Deepfake Conference Panel II: Impact of National Security and Democratic Self-Governance
How can truth emerge in a deep-fake ridden marketplace of ideas? Are we ready for the looming challenges to national security, elections, privacy, and reputation? What role will technology, laws, and norms play in addressing deep-fake destruction?
The Notre Dame Technology Ethics Center explored these questions and others during a series of panel discussions featuring leading academic, industry and policy experts.
Panel II features: Matt Turek (Defense Advanced Research Projects Agency), Jessica M. Silbey (University School of Law), Kaveh Waddell (Axios), and Kirsten Martin (George Washington University School of Business).
The Deepfake Conference was held on October 18, 2019, in Washington, D.C. The following talks were also recorded:
- Deepfake Conference Panel I: Deepfakes As A Technical Problem
- Deepfake Conference Panel III: Marginalized Populations
Speaker Bios for Panel II
Matt Turek is a program manager in DARPA’s Information Innovation Office (I2O). His research interests include computer vision, machine learning, artificial intelligence, and their application to problems with significant societal impact. Prior to his position at DARPA, Turek was at Kitware, Inc., where he led a team developing computer-vision technologies. His research focused on multiple areas, including large-scale behavior recognition and modeling; object detection and tracking; activity recognition; normalcy modeling and anomaly detection; and image indexing and retrieval. Turek has made significant contributions to multiple DARPA and Air Force Research Lab (AFRL) efforts and has transitioned large-scale systems for operational use. Turek previously worked for GE Global Research, conducting research in medical imaging and industrial inspection. He is a co-inventor on 14 patents and co-author of multiple publications, primarily in computer vision. Turek earned his bachelor’s degree in electrical engineering from Clarkson University, a master’s in electrical engineering from Marquette University, and his doctorate in computer science from Rensselaer Polytechnic Institute.

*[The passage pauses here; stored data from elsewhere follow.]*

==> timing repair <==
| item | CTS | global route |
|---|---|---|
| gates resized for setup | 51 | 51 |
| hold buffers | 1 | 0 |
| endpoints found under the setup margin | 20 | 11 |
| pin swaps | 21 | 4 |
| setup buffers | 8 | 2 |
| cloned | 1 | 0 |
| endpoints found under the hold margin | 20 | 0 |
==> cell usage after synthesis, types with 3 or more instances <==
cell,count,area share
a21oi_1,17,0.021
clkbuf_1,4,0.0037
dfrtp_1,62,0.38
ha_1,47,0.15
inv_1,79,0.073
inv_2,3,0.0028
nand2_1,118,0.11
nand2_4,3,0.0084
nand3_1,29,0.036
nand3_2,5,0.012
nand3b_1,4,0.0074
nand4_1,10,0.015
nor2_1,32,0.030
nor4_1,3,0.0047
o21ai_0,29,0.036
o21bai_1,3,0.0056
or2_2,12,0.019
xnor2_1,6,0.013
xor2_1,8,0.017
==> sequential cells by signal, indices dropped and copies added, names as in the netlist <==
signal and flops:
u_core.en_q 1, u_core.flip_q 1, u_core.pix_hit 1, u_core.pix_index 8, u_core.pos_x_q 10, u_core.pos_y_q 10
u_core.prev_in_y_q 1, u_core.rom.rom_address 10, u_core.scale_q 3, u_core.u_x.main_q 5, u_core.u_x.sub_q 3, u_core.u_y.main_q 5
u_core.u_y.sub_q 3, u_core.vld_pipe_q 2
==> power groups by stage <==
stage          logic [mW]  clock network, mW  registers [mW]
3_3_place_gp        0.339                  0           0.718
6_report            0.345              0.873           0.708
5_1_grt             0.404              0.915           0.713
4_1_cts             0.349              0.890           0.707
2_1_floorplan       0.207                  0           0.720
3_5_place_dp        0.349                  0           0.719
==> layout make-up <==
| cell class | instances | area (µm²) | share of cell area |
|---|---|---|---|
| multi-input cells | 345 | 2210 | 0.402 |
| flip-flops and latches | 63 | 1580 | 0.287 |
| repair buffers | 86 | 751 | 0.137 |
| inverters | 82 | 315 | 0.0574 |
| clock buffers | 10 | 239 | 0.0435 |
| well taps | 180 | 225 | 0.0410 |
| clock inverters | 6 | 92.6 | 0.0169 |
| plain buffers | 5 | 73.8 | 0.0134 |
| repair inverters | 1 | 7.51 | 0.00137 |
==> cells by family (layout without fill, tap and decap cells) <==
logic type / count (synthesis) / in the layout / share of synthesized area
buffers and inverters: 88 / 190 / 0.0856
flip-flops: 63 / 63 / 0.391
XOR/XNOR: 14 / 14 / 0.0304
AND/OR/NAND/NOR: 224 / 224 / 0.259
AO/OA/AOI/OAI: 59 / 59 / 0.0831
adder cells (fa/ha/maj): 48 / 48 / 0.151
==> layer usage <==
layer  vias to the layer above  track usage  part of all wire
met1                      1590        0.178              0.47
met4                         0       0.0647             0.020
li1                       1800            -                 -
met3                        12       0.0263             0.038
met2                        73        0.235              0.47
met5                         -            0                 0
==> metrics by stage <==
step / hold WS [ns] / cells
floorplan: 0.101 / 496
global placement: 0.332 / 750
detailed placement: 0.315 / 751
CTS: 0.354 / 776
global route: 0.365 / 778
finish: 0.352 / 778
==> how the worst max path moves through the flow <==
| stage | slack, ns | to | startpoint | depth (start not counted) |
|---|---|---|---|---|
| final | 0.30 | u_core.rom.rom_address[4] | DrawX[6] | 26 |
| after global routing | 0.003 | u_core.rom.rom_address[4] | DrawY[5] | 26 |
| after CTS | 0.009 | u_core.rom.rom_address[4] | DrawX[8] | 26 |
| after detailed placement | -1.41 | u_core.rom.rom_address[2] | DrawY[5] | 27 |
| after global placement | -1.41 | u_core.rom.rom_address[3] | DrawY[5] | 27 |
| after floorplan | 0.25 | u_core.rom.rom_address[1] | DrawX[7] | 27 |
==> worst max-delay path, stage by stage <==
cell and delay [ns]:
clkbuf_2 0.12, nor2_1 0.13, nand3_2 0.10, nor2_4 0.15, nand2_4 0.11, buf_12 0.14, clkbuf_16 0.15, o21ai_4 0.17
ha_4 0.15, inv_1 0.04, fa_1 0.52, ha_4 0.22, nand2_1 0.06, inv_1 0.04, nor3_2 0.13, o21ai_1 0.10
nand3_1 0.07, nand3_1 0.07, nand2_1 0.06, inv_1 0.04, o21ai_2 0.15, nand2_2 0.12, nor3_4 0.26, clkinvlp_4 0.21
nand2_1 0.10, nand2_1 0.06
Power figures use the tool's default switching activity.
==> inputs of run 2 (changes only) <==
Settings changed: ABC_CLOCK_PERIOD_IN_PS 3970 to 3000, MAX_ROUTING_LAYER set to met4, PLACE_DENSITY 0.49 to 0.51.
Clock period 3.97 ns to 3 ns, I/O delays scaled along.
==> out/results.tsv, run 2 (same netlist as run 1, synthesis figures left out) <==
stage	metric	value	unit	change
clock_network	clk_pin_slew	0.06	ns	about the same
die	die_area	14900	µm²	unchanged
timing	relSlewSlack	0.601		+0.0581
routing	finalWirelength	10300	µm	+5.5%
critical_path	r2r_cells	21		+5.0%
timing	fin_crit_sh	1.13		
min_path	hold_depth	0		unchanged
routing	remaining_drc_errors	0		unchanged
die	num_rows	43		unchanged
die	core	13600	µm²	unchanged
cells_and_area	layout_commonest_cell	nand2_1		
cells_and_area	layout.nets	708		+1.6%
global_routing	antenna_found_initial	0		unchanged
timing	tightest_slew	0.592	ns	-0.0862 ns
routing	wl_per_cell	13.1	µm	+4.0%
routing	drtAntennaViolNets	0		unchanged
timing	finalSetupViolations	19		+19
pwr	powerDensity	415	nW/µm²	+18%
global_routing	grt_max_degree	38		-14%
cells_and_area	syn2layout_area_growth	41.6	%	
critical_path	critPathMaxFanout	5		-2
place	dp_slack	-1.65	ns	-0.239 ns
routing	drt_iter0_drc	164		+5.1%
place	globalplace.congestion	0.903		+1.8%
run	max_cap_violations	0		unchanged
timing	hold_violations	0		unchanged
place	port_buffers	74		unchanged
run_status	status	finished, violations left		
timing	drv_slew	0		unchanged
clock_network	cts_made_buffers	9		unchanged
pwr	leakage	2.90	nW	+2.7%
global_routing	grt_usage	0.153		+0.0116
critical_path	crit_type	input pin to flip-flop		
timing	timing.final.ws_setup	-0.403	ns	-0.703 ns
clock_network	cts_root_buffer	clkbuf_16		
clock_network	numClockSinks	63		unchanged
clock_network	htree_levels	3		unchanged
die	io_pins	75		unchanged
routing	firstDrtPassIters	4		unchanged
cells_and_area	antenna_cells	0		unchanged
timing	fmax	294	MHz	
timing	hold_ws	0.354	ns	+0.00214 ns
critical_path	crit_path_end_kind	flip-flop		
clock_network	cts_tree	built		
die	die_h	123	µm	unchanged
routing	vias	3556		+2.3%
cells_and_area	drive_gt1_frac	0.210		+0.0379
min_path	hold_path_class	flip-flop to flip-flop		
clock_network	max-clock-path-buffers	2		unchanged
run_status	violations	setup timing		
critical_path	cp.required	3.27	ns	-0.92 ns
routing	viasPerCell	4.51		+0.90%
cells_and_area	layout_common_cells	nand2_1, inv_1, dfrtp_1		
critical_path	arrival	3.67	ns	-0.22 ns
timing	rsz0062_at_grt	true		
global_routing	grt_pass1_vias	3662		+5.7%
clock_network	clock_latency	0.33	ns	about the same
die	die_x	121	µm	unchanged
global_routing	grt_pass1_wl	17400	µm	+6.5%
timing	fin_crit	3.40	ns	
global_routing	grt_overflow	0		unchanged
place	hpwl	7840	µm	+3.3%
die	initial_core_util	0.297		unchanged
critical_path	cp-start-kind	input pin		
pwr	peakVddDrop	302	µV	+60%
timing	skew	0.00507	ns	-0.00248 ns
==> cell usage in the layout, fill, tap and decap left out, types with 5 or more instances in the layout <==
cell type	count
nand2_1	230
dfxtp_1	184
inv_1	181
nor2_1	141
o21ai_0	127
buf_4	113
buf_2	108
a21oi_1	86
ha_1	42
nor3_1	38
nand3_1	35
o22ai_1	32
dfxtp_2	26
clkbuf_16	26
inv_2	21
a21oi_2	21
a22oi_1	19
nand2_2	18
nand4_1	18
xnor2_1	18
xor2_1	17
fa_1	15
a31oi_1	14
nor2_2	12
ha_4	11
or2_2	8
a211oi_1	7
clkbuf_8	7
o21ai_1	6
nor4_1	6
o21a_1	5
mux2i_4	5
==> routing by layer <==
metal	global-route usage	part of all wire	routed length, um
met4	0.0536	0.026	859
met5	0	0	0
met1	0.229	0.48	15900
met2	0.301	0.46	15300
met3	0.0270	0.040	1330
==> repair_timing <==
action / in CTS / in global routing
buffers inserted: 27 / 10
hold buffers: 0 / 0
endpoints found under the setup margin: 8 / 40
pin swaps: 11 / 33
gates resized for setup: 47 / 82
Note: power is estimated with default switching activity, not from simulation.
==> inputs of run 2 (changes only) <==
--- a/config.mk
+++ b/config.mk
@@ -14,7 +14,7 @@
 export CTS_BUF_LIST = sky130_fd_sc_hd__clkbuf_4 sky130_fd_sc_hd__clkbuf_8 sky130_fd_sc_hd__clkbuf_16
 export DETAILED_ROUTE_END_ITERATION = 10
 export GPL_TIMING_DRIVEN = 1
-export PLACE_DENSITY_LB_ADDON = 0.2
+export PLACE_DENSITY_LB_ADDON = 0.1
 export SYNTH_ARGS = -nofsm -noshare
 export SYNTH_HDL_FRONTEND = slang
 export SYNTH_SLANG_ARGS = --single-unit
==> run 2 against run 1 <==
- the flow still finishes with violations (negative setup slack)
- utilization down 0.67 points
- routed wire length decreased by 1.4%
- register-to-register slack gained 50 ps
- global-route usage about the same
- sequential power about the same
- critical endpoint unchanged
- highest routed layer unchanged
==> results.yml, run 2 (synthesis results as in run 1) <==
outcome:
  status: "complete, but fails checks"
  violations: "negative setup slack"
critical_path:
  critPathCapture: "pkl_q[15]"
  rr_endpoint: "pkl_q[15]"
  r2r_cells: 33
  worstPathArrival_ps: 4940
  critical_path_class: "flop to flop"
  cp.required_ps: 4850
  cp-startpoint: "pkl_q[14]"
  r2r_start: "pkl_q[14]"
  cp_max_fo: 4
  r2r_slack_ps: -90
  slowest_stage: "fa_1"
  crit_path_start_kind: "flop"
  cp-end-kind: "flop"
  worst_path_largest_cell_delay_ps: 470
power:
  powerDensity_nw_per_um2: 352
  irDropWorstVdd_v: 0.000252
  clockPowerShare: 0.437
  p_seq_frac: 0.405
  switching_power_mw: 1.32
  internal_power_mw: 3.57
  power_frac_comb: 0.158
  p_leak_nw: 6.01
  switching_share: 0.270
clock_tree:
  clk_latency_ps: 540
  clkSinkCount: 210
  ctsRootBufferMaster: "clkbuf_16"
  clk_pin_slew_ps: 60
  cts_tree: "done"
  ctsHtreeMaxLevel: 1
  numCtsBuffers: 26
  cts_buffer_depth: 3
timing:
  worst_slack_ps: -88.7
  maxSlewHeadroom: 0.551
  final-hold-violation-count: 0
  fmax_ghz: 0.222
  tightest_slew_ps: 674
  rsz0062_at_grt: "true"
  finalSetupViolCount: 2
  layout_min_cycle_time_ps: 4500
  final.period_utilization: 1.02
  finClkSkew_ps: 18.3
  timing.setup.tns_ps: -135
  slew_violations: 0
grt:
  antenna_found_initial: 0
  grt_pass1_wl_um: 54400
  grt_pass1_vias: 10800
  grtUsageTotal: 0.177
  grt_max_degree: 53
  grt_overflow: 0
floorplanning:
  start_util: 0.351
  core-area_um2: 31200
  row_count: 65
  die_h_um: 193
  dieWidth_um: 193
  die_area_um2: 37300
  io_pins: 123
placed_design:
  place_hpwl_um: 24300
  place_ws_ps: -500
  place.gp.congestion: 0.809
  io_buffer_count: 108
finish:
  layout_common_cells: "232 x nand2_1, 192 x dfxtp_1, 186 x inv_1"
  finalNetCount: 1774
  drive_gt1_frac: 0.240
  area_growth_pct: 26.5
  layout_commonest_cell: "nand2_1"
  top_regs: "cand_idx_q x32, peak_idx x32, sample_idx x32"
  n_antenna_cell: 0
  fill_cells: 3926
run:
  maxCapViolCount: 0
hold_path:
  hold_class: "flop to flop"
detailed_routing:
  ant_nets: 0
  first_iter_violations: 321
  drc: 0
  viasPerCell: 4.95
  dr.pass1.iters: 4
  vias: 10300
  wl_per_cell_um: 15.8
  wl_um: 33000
### src/rtl/cnn_pkg.sv
// Shared types and default dimensions for the CNN streaming pipeline blocks.
package cnn_pkg;

    localparam int DATA_WIDTH = 16;
    localparam int IMG_DIM    = 28;

    typedef enum logic {
        EVEN_ROW = 1'b0,
        ODD_ROW  = 1'b1
    } pool_phase_t;

    // Address/counter width, never narrower than one bit.
    function automatic int clog2_min1(input int n);
        return (n <= 2) ? 1 : $clog2(n);
    endfunction

endpackage

### src/rtl/pool_line_buf.sv
// Half-width line buffer for max_pool_2x2: one write port, one combinational read port.
// Contents are not reset; each entry is written in an even row before the odd row reads it.
module pool_line_buf #(
    parameter int DATA_WIDTH = cnn_pkg::DATA_WIDTH,
    parameter int DEPTH      = cnn_pkg::IMG_DIM / 2,
    localparam int ADDR_W    = cnn_pkg::clog2_min1(DEPTH)
) (
    input  logic                  clk,
    input  logic                  i_wr_en,
    input  logic [ADDR_W-1:0]     i_wr_addr,
    input  logic [DATA_WIDTH-1:0] i_wr_data,
    input  logic [ADDR_W-1:0]     i_rd_addr,
    output logic [DATA_WIDTH-1:0] o_rd_data
);

    logic [DATA_WIDTH-1:0] r_mem [DEPTH];

    always_ff @(posedge clk) begin
        if (i_wr_en) begin
            r_mem[i_wr_addr] <= i_wr_data;
        end
    end

    assign o_rd_data = r_mem[i_rd_addr];

endmodule

### src/rtl/max_pool_2x2.sv
// Streaming 2x2 stride-2 signed max-pool over a raster-ordered frame.
// Result registered on the edge accepting a window's 4th pixel; input stalls while a result is unconsumed.
module max_pool_2x2 #(
    parameter int DATA_WIDTH = cnn_pkg::DATA_WIDTH,
    parameter int IMG_W      = cnn_pkg::IMG_DIM,
    parameter int IMG_H      = cnn_pkg::IMG_DIM
) (
    input  logic                  clk,
    input  logic                  reset,
    input  logic                  in_valid,
    output logic                  in_ready,
    input  logic [DATA_WIDTH-1:0] in_data,
    output logic                  out_valid,
    input  logic                  out_ready,
    output logic [DATA_WIDTH-1:0] out_data,
    output logic                  out_last
);
    import cnn_pkg::*;

    localparam int COL_W  = clog2_min1(IMG_W);
    localparam int ROW_W  = clog2_min1(IMG_H);
    localparam int DEPTH  = IMG_W / 2;
    localparam int ADDR_W = clog2_min1(DEPTH);

    localparam logic [COL_W-1:0] COL_LAST = COL_W'(IMG_W - 1);
    localparam logic [ROW_W-1:0] ROW_LAST = ROW_W'(IMG_H - 1);

    function automatic logic [DATA_WIDTH-1:0] smax(
        input logic [DATA_WIDTH-1:0] a,
        input logic [DATA_WIDTH-1:0] b
    );
        return ($signed(a) > $signed(b)) ? a : b;
    endfunction

    logic [COL_W-1:0]      r_col;
    logic [ROW_W-1:0]      r_row;
    pool_phase_t           r_phase;
    logic [DATA_WIDTH-1:0] r_hold;
    logic                  r_out_valid;
    logic [DATA_WIDTH-1:0] r_out_data;
    logic                  r_out_last;

    logic                  w_acc;
    logic                  w_col_odd;
    logic                  w_col_wrap;
    logic                  w_lb_we;
    logic [ADDR_W-1:0]     w_lb_addr;
    logic [DATA_WIDTH-1:0] w_lb_wdata;
    logic [DATA_WIDTH-1:0] w_lb_rdata;

    assign in_ready   = ~r_out_valid | out_ready;
    assign w_acc      = in_valid & in_ready;
    assign w_col_odd  = r_col[0];
    assign w_col_wrap = (r_col == COL_LAST);
    assign w_lb_addr  = ADDR_W'(r_col >> 1);
    assign w_lb_wdata = smax(r_hold, in_data);
    assign w_lb_we    = w_acc & (r_phase == EVEN_ROW) & w_col_odd;

    pool_line_buf #(
        .DATA_WIDTH (DATA_WIDTH),
        .DEPTH      (DEPTH)
    ) u_line_buf (
        .clk       (clk),
        .i_wr_en   (w_lb_we),
        .i_wr_addr (w_lb_addr),
        .i_wr_data (w_lb_wdata),
        .i_rd_addr (w_lb_addr),
        .o_rd_data (w_lb_rdata)
    );

    always_ff @(posedge clk) begin
        if (!reset) begin
            r_col       <= '0;
            r_row       <= '0;
            r_phase     <= EVEN_ROW;
            r_hold      <= '0;
            r_out_valid <= 1'b0;
            r_out_data  <= '0;
            r_out_last  <= 1'b0;
        end else begin
            if (r_out_valid && out_ready) begin
                r_out_valid <= 1'b0;
                r_out_last  <= 1'b0;
            end
            if (w_acc) begin
                // A new result here overrides the completion clear above.
                if (r_phase == EVEN_ROW) begin
                    if (!w_col_odd) begin
                        r_hold <= in_data;
                    end
                end else if (!w_col_odd) begin
                    r_hold <= smax(in_data, w_lb_rdata);
                end else begin
                    r_out_data  <= smax(r_hold, in_data);
                    r_out_valid <= 1'b1;
                    r_out_last  <= (r_row == ROW_LAST) && w_col_wrap;
                end

                if (w_col_wrap) begin
                    r_col   <= '0;
                    r_phase <= (r_phase == EVEN_ROW) ? ODD_ROW : EVEN_ROW;
                    r_row   <= (r_row == ROW_LAST) ? '0 : r_row + ROW_W'(1);
                end else begin
                    r_col <= r_col + COL_W'(1);
                end
            end
        end
    end

    assign out_valid = r_out_valid;
    assign out_data  = r_out_data;
    assign out_last  = r_out_last;

endmodule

Jessica M. Silbey is a professor of law; director of the Center for Law, Innovation, and Creativity (CLIC); and an affiliate professor in the Department of English at Northeastern University. Her research and teaching focus on law’s entanglement with other disciplines such as the humanities and social sciences. In addition to a law degree, she has a Ph.D. in comparative literature and draws on her studies of literature and film to better account for law’s force, both its effectiveness and failing as socio-political regulation. In April 2018, she was awarded a Guggenheim Fellowship to support work on a new book, Against Progress: Intellectual Property and Fundamental Values in the Internet Age. The book argues that intellectual property law is becoming a central framework through which to discuss essential socio-political issues, extending ancient debates over our most cherished values, refiguring the substance of “progress” in terms that demonstrate the urgency of art and science to social justice today. Her previous book “The Eureka Myth: Creators, Innovators, and Everyday Intellectual Property” was published in 2015. Silbey earned a bachelor’s degree from Stanford University and doctorate and juris doctorate degrees from the University of Michigan.
Kaveh Waddell covers AI, robotics, and other emerging technology for the Axios Future newsletter, based in San Francisco. In the past, he has worked as a foreign correspondent in Beirut, reported on privacy and surveillance at The Atlantic, and written about tech policy at National Journal. He earned a bachelor’s degree in international politics and economics from Middlebury College.
Kirsten Martin is an associate professor of strategic management and public policy at George Washington University’s School of Business where she researches privacy, technology, and corporate responsibility. She has written about privacy and the ethics of technology in leading academic journals across disciplines (Journal of Business Ethics, Harvard Journal of Law and Technology, Journal of Business Research) as well as practitioner publications. She is the research and business ethics editor for the Journal of Business Ethics and the recipient of NSF grants for her work on privacy, technology, and ethics. Martin is also a member of the advisory board for the Future Privacy Forum and the Census Bureau’s National Advisory Committee for her work on privacy and the ethics of Big Data. Martin is a fellow at the Business Roundtable Institute for Corporate Ethics for her work on stakeholder theory and trust. She earned her B.S. in engineering from the University of Michigan and her M.B.A. and doctorate degree from the University of Virginia’s Darden Graduate School of Business.